The main thing to remember is to not to worry too much, as long as they have a good routine and wake up at a similar time every day both before and after Christmas Day, they’ll switch back to their usual sleep behaviours relatively quickly.
Dealing with disturbed sleep The party season over Christmas can have a real impact on our sleep and productivity. Now I’m no party pooper, Christmas is all about enjoying yourself, but if there’s one thing you can do to help deal with your disrupted sleep during the party season, it’s this: resist the temptation to lay in bed all day after a late night.
If you’ve been up late Christmas shopping or out drinking until late, try and get up as close to your usual wake up time as possible so that you don’t disrupt your internal clock. This means you’ll be able to get to sleep that evening around your usual bedtime and you’ll be able to get up the next morning. So even though you might be a little hungover and fear a tough day ahead of you, get up and keep your internal body clock on track to avoid and a number of days of poor sleep.
Give the gift of a good night’s sleep Magnesium spray One of the key components to my work with poor sleepers is helping them to create an anchor point to their pre-sleep routine. I often use a magnesium spray/flakes to do this, which could make an ideal gift for the poor sleeper in your life. Magnesium is great for helping us relax on a cellular level and also strengthens the part of the brain that produces melatonin, the hormone that helps us sleep. There’s evidence that it helps some people with Restless Leg Syndrome too.
Alpaca duvets/pillows and bamboo bedding A drop in core temperature is incredibly important to us sleeping well and it only takes a small change in our core temperature during the night for us to start waking up. For many of us, temperature fluctuations are a real issue, but Alpaca duvets/pillows and bamboo bedding can help to keep our body at a consistent temperature, giving you a longer and less disturbed sleep.

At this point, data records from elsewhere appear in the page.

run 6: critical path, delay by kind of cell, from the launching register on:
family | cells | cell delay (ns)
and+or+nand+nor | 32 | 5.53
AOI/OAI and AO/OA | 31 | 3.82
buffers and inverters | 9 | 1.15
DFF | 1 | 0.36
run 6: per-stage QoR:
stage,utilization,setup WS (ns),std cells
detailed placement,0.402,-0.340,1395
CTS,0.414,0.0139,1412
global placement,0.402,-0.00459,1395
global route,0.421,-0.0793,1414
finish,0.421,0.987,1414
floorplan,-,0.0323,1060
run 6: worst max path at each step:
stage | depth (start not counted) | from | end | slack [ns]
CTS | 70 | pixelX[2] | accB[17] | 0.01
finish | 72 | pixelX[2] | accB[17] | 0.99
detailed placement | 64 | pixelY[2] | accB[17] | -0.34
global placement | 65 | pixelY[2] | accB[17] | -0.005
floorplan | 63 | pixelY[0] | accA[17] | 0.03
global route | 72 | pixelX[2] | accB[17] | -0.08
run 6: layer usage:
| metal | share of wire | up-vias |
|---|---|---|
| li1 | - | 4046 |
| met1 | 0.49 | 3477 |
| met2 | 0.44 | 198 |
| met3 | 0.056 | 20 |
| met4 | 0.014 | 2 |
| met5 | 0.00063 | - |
From an optimization exercise on the open Yosys and OpenROAD flow, aimed at small area, a short achievable clock period and few clock cycles; shortcuts taken in it are not production practice.
At most, simulation tests tie the RTL to the original design; equivalence was not proved.
No functional check of the RTL was part of run 1.
No activity file was given, so power comes from the tool's default toggle rates.

<file path="flow/run.sh">
#!/bin/bash
# synth_recipe.tcl (not shown) runs the flow's synth.tcl, then flattens the netlist and writes it again
# the make line also repeats each setting of config.mk as NAME=value (left out here)
make -C /OpenROAD-flow-scripts/flow DESIGN_CONFIG=/design/flow/config.mk WORK_HOME=/design/flow/orfs CLKGATE_MAP_FILE= SYNTH_SCRIPT=/design/flow/synth_recipe.tcl finish
</file>
<file path="flow/config.mk">
export PLATFORM = sky130hd
export DESIGN_NAME = ipdc_top
export DESIGN_NICKNAME = ipdc_top
export VERILOG_FILES = /design/flow/design.v
export SDC_FILE = /design/flow/constraint.sdc
export NUM_CORES = 4
export LEC_CHECK = 0
export CAP_MARGIN = 20
export CORE_MARGIN = 2
export CORE_UTILIZATION = 60
export CTS_BUF_LIST = sky130_fd_sc_hd__clkbuf_16
export CTS_CLUSTER_DIAMETER = 55
export CTS_CLUSTER_SIZE = 32
export PLACE_DENSITY = 0.7
export SETUP_SLACK_MARGIN = 3.2
export SLEW_MARGIN = 20
</file>
<file path="flow/constraint.sdc">
create_clock -name core_clock -period 5.5 [get_ports {i_clk}]
set_input_delay 1.1000 -clock core_clock [delete_from_list [all_inputs] [get_ports {i_clk}]]
set_output_delay 1.1000 -clock core_clock [all_outputs]
set_load 0.01 [all_outputs]
</file>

Sunshine alarm clock One of the main building blocks that I use to help poor sleepers improve their sleep is making sure they have a consistent wake up time every single day. We often obsess about getting to bed at a certain time, but we’re unable to force sleep, but we can control the time we wake up and a consistent wake up time will help your body get into a healthy rhythm. My favourite tool to achieve a consistent wake up time is a sunshine (or daylight) alarm clock. They wake you up with natural light, ensuring that your body stops producing melatonin and that when awake you stay awake. If you are going to buy one product to help you sleep better this is the one!
Whether you’re a good or bad sleeper, the Christmas build up can cause us to lose sleep, and being sleep-deprived can make any stress seem a bigger deal than it really is.